## Exercise prompt:
Reproduce, exactly and in full, only the lines below from the one containing "- die area is unchanged" through the one containing "[re-timing with driven ports]".

## Given data:
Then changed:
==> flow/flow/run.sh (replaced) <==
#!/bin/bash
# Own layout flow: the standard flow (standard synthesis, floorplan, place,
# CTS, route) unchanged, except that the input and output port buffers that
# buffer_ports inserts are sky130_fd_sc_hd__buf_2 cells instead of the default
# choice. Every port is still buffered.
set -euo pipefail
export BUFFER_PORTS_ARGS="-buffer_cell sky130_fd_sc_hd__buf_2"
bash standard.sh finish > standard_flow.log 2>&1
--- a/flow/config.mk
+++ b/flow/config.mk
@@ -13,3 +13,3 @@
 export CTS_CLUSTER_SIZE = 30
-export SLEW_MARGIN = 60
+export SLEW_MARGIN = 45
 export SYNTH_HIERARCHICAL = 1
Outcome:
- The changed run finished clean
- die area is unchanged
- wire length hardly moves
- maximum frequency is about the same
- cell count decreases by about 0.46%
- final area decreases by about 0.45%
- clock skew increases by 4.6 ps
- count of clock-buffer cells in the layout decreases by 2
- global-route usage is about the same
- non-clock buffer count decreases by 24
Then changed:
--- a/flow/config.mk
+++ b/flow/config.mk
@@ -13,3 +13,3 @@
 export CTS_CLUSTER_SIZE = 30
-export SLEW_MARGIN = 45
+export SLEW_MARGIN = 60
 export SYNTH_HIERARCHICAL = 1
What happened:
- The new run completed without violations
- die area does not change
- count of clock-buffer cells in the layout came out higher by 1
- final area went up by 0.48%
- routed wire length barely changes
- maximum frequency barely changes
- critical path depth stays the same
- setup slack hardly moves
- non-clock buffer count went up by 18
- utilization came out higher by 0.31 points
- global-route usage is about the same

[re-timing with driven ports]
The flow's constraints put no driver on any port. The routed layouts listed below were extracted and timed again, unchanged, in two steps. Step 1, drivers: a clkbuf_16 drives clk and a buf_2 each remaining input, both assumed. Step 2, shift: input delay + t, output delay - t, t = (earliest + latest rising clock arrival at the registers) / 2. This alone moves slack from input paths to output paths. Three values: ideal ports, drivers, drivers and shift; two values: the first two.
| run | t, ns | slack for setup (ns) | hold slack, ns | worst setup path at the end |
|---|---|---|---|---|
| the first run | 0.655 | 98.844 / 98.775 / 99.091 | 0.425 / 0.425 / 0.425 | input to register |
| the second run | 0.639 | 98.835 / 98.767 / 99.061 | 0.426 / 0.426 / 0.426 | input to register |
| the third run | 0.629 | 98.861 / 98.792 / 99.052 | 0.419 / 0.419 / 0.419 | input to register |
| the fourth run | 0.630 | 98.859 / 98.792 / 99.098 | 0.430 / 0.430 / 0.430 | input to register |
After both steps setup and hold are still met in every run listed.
This is an optimization exercise on Yosys and OpenROAD, whose aim is small area, not a production implementation.
At most, simulation tests tie the RTL to the original design; equivalence was not proved.

==> inputs of v39 <==
==> flow/design.v <==
package iq_pkg;
	typedef enum logic [2:0] {
		class_alu       = 3'd0,  
		class_lui_auipc = 3'd1,
		class_branch    = 3'd2,
		class_jal       = 3'd3,
		class_jalr      = 3'd4,
		class_load      = 3'd5,
		class_store     = 3'd6,
		class_illegal   = 3'd7   
	} inst_class_e;
	typedef logic [$clog2(16)-1:0] rob_tag_t;
	typedef logic [$clog2(8)-1:0] rs_idx_t;
	typedef struct packed {
		logic [32-1:0] inst;
		logic [32-1:0] pc;
		inst_class_e      cls;
		logic [4:0]       rd;  
		logic [32-1:0] imm;
		logic [32-1:0] target;  
		logic             pred_taken;
		logic             needs_rs1;  
		logic             needs_rs2;
	} iq_entry_t;
endpackage
`timescale 1ns/1ns
module inst_decode (
	input  logic [32-1:0]   inst,
	output iq_pkg::inst_class_e inst_class,
	output logic [4:0]         rd,
	output logic [32-1:0]   imm,
	output logic               needs_rs1,
	output logic               needs_rs2
);
	logic [6:0]       opcode;
	logic [32-1:0] imm_i;
	logic [32-1:0] imm_s;
	logic [32-1:0] imm_b;
	logic [32-1:0] imm_u;
	logic [32-1:0] imm_j;
	logic             has_rd;
	assign opcode = inst[6:0];
	assign imm_i = {{20{inst[31]}}, inst[31:20]};
	assign imm_s = {{20{inst[31]}}, inst[31:25], inst[11:7]};
	assign imm_b = {{19{inst[31]}}, inst[31], inst[7], inst[30:25], inst[11:8], 1'b0};
	assign imm_u = {inst[31:12], 12'h000};
	assign imm_j = {{11{inst[31]}}, inst[31], inst[19:12], inst[20], inst[30:21], 1'b0};
	always_comb begin
		inst_class = iq_pkg::class_illegal;
		imm        = '0;
		case (opcode)
			7'b0110011: inst_class = iq_pkg::class_alu;  
			7'b0010011: begin
				inst_class = iq_pkg::class_alu;
				imm        = imm_i;
			end
			7'b0110111, 7'b0010111: begin  
				inst_class = iq_pkg::class_lui_auipc;
				imm        = imm_u;
			end
			7'b1100011: begin
				inst_class = iq_pkg::class_branch;
				imm        = imm_b;
			end
			7'b1101111: begin
				inst_class = iq_pkg::class_jal;
				imm        = imm_j;
			end
			7'b1100111: begin
				inst_class = iq_pkg::class_jalr;
				imm        = imm_i;
			end
			7'b0000011: begin
				inst_class = iq_pkg::class_load;
				imm        = imm_i;
			end
			7'b0100011: begin
				inst_class = iq_pkg::class_store;
				imm        = imm_s;
			end
			default: ;  
		endcase
	end
	assign has_rd = (inst_class != iq_pkg::class_branch) &&
		(inst_class != iq_pkg::class_store) && (inst_class != iq_pkg::class_illegal);
	assign rd = has_rd ? inst[11:7] : 5'd0;
	assign needs_rs1 = (inst_class != iq_pkg::class_lui_auipc) &&
		(inst_class != iq_pkg::class_jal);
	assign needs_rs2 = (opcode == 7'b0110011) || (inst_class == iq_pkg::class_branch) ||
		(inst_class == iq_pkg::class_store);
endmodule
`timescale 1ns/1ns
module fetch_unit (
	input  logic                        clk,
	input  logic                        rst,
	input  logic                        flush,
	input  logic [32-1:0]            flush_pc,
	output logic [32-1:0]            icache_addr,
	input  logic                        icache_hit,
	input  logic [32-1:0]            icache_data,
	output logic                        icache_fill,
	output logic [32-1:0]            icache_fill_addr,
	output logic [32-1:0]            icache_fill_data,
	output logic                        mem_req,
	output logic [32-1:0]            mem_addr,
	input  logic                        mem_ok,
	input  logic [32-1:0]            mem_data,
	output logic [12-1:0]  bht_index,
	input  logic                        bht_taken,
	input  logic                        iq_full,
	output logic                        push,
	output iq_pkg::iq_entry_t           push_entry
);
	logic [32-1:0]    pc;
	logic [32-1:0]    req_addr;    
	logic                waiting;     
	logic                discard;     
	logic                can_fetch;
	logic                take_hit;
	logic                take_mem;
	logic [32-1:0]    fetch_inst;
	logic [32-1:0]    pc_plus4;
	logic [32-1:0]    pc_plus_imm;
	logic [32-1:0]    next_pc;
	iq_pkg::inst_class_e dec_class;
	logic [4:0]          dec_rd;
	logic [32-1:0]    dec_imm;
	logic                dec_rs1;
	logic                dec_rs2;
	assign can_fetch = !rst && !waiting && !iq_full && !flush;
	assign take_hit  = can_fetch && icache_hit;
	assign take_mem  = mem_ok && waiting && !discard && !flush;
	assign push      = take_hit || take_mem;
	assign icache_addr = pc;
	assign mem_req     = can_fetch && !icache_hit;  
	assign mem_addr    = pc;
	assign icache_fill      = mem_ok && waiting;
	assign icache_fill_addr = req_addr;
	assign icache_fill_data = mem_data;
	assign fetch_inst = take_mem ? mem_data : icache_data;
	assign bht_index  = fetch_inst[12-1:0];
	inst_decode i_inst_decode (
		.inst       (fetch_inst),
		.inst_class (dec_class),
		.rd         (dec_rd),
		.imm        (dec_imm),
		.needs_rs1  (dec_rs1),
		.needs_rs2  (dec_rs2)
	);
	assign pc_plus4    = pc + 32'(4);
	assign pc_plus_imm = pc + dec_imm;
	always_comb begin
		case (dec_class)
			iq_pkg::class_jal:    next_pc = pc_plus_imm;
			iq_pkg::class_branch: next_pc = bht_taken ? pc_plus_imm : pc_plus4;
			default:              next_pc = pc_plus4;
		endcase
	end
	always_comb begin
		push_entry            = '0;
		push_entry.inst       = fetch_inst;
		push_entry.pc         = pc;
		push_entry.cls        = dec_class;
		push_entry.rd         = dec_rd;
		push_entry.imm        = dec_imm;
		push_entry.needs_rs1  = dec_rs1;
		push_entry.needs_rs2  = dec_rs2;
		if (dec_class == iq_pkg::class_branch) begin
			push_entry.target     = pc_plus_imm;
			push_entry.pred_taken = bht_taken;
		end
	end
	always_ff @(posedge clk) begin
		if (rst) begin
			pc      <= 32'h0000_0000;
			waiting <= 1'b0;
			discard <= 1'b0;
		end else if (flush) begin
			pc      <= flush_pc;
			waiting <= waiting && !mem_ok;  
			discard <= waiting && !mem_ok;
		end else begin
			if (mem_req)
				waiting <= 1'b1;
			if (mem_ok) begin
				waiting <= 1'b0;
				discard <= 1'b0;
			end
			if (push)
				pc <= next_pc;
		end
	end
	always_ff @(posedge clk) begin
		if (mem_req)
			req_addr <= pc;
	end
endmodule
`timescale 1ns/1ns
module inst_queue (
	input  logic              clk,
	input  logic              rst,
	input  logic              flush,
	input  logic              push,
	input  iq_pkg::iq_entry_t push_entry,
	input  logic              pop,
	output iq_pkg::iq_entry_t head,
	output logic              not_empty,
	output logic              full
);
	localparam int PTR_W = $clog2(16);
	logic [4*32+10:0] mem [0:16-1];  
	logic [PTR_W-1:0]  rd_ptr;
	logic [PTR_W-1:0]  wr_ptr;
	logic [PTR_W:0]    count;  
	assign head      = mem[rd_ptr];
	assign not_empty = (count != '0) && !flush;  
	assign full      = (count == (PTR_W+1)'(16));
	always_ff @(posedge clk) begin
		if (rst || flush) begin
			rd_ptr <= '0;
			wr_ptr <= '0;
			count  <= '0;
		end else begin
			if (push)
				wr_ptr <= wr_ptr + 1'b1;  
			if (pop)
				rd_ptr <= rd_ptr + 1'b1;
			case ({push, pop})
				2'b10:   count <= count + 1'b1;
				2'b01:   count <= count - 1'b1;
				default: ;  
			endcase
		end
	end
	always_ff @(posedge clk) begin
		if (push && !flush)
			mem[wr_ptr] <= push_entry;
	end
endmodule
`timescale 1ns/1ns
module dispatch_unit (
	input  iq_pkg::iq_entry_t   head,
	input  logic                not_empty,
	output logic                pop,
	input  logic                rob_full,
	input  iq_pkg::rob_tag_t    rob_tail_tag,
	output logic                rob_alloc,
	output logic [32-1:0]    rob_pc,
	output logic [32-1:0]    rob_inst,
	output iq_pkg::inst_class_e rob_class,
	output logic [4:0]          rob_dest,
	output logic [32-1:0]    rob_target,
	output logic                rob_pred_taken,
	input  logic                rs_free,
	input  iq_pkg::rs_idx_t     rs_free_idx,
	output logic                rs_alloc,
	output iq_pkg::rs_idx_t     rs_idx,
	output logic [32-1:0]    rs_inst,
	output logic [32-1:0]    rs_pc,
	output logic [32-1:0]    rs_imm,
	output logic [32-1:0]    rs_target,
	output iq_pkg::rob_tag_t    rs_tag,
	input  logic                slb_full,
	output logic                slb_alloc,
	output logic [32-1:0]    slb_inst,
	output logic [32-1:0]    slb_pc,
	output logic [32-1:0]    slb_imm,
	output iq_pkg::rob_tag_t    slb_tag,
	output logic                rename_we,
	output logic [4:0]          rename_rd,
	output iq_pkg::rob_tag_t    rename_tag
);
	logic is_mem;    
	logic no_rd;     
	logic slot_ok;   
	logic issue;
	assign is_mem = (head.cls == iq_pkg::class_load) || (head.cls == iq_pkg::class_store);
	assign no_rd  = (head.cls == iq_pkg::class_branch) || (head.cls == iq_pkg::class_store);
	assign slot_ok = is_mem ? !slb_full : rs_free;
	assign issue   = not_empty && !rob_full && slot_ok;
	assign pop       = issue;  
	assign rob_alloc = issue;
	assign rs_alloc  = issue && !is_mem;
	assign slb_alloc = issue && is_mem;
	assign rename_we = issue && !no_rd;
	assign rob_pc         = head.pc;
	assign rob_inst       = head.inst;
	assign rob_class      = head.cls;
	assign rob_dest       = head.rd;
	assign rob_target     = head.target;
	assign rob_pred_taken = head.pred_taken;
	assign rs_idx    = rs_free_idx;
	assign rs_inst   = head.inst;
	assign rs_pc     = head.pc;
	assign rs_imm    = head.imm;
	assign rs_target = head.target;
	assign rs_tag    = rob_tail_tag;
	assign slb_inst = head.inst;
	assign slb_pc   = head.pc;
	assign slb_imm  = head.imm;
	assign slb_tag  = rob_tail_tag;
	assign rename_rd  = head.rd;
	assign rename_tag = rob_tail_tag;
endmodule
`timescale 1ns/1ns
module iq_top (
	input  logic                       clk,
	input  logic                       rst,
	input  logic                       flush,
	input  logic [32-1:0]           flush_pc,
	output logic [32-1:0]           icache_addr,
	input  logic                       icache_hit,
	input  logic [32-1:0]           icache_data,
	output logic                       icache_fill,
	output logic [32-1:0]           icache_fill_addr,
	output logic [32-1:0]           icache_fill_data,
	output logic                       mem_req,
	output logic [32-1:0]           mem_addr,
	input  logic                       mem_ok,
	input  logic [32-1:0]           mem_data,
	output logic [12-1:0] bht_index,
	input  logic                       bht_taken,
	input  logic                       rob_full,
	input  logic [3:0]                 rob_tail_tag,
	output logic                       rob_alloc,
	output logic [32-1:0]           rob_pc,
	output logic [32-1:0]           rob_inst,
	output logic [2:0]                 rob_class,
	output logic [4:0]                 rob_dest,
	output logic [32-1:0]           rob_target,
	output logic                       rob_pred_taken,
	input  logic                       rs_free,
	input  logic [2:0]                 rs_free_idx,
	output logic                       rs_alloc,
	output logic [2:0]                 rs_idx,
	output logic [32-1:0]           rs_inst,
	output logic [32-1:0]           rs_pc,
	output logic [32-1:0]           rs_imm,
	output logic [32-1:0]           rs_target,
	output logic [3:0]                 rs_tag,
	input  logic                       slb_full,
	output logic                       slb_alloc,
	output logic [32-1:0]           slb_inst,
	output logic [32-1:0]           slb_pc,
	output logic [32-1:0]           slb_imm,
	output logic [3:0]                 slb_tag,
	output logic                       rename_we,
	output logic [4:0]                 rename_rd,
	output logic [3:0]                 rename_tag
);
	logic              push;
	iq_pkg::iq_entry_t push_entry;
	logic              iq_full;
	logic              pop;
	iq_pkg::iq_entry_t head;
	logic              not_empty;
	fetch_unit i_fetch_unit (
		.clk, .rst, .flush, .flush_pc,
		.icache_addr, .icache_hit, .icache_data,
		.icache_fill, .icache_fill_addr, .icache_fill_data,
		.mem_req, .mem_addr, .mem_ok, .mem_data,
		.bht_index, .bht_taken,
		.iq_full, .push, .push_entry
	);
	inst_queue i_inst_queue (
		.clk, .rst, .flush,
		.push, .push_entry,
		.pop, .head, .not_empty,
		.full (iq_full)
	);
	dispatch_unit i_dispatch_unit (
		.head, .not_empty, .pop,
		.rob_full, .rob_tail_tag, .rob_alloc, .rob_pc, .rob_inst, .rob_class,
		.rob_dest, .rob_target, .rob_pred_taken,
		.rs_free, .rs_free_idx, .rs_alloc, .rs_idx, .rs_inst, .rs_pc, .rs_imm,
		.rs_target, .rs_tag,
		.slb_full, .slb_alloc, .slb_inst, .slb_pc, .slb_imm, .slb_tag,
		.rename_we, .rename_rd, .rename_tag
	);
endmodule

## Task result:
- die area is unchanged
- wire length hardly moves
- maximum frequency is about the same
- cell count decreases by about 0.46%
- final area decreases by about 0.45%
- clock skew increases by 4.6 ps
- count of clock-buffer cells in the layout decreases by 2
- global-route usage is about the same
- non-clock buffer count decreases by 24
Then changed:
--- a/flow/config.mk
+++ b/flow/config.mk
@@ -13,3 +13,3 @@
 export CTS_CLUSTER_SIZE = 30
-export SLEW_MARGIN = 45
+export SLEW_MARGIN = 60
 export SYNTH_HIERARCHICAL = 1
What happened:
- The new run completed without violations
- die area does not change
- count of clock-buffer cells in the layout came out higher by 1
- final area went up by 0.48%
- routed wire length barely changes
- maximum frequency barely changes
- critical path depth stays the same
- setup slack hardly moves
- non-clock buffer count went up by 18
- utilization came out higher by 0.31 points
- global-route usage is about the same

[re-timing with driven ports]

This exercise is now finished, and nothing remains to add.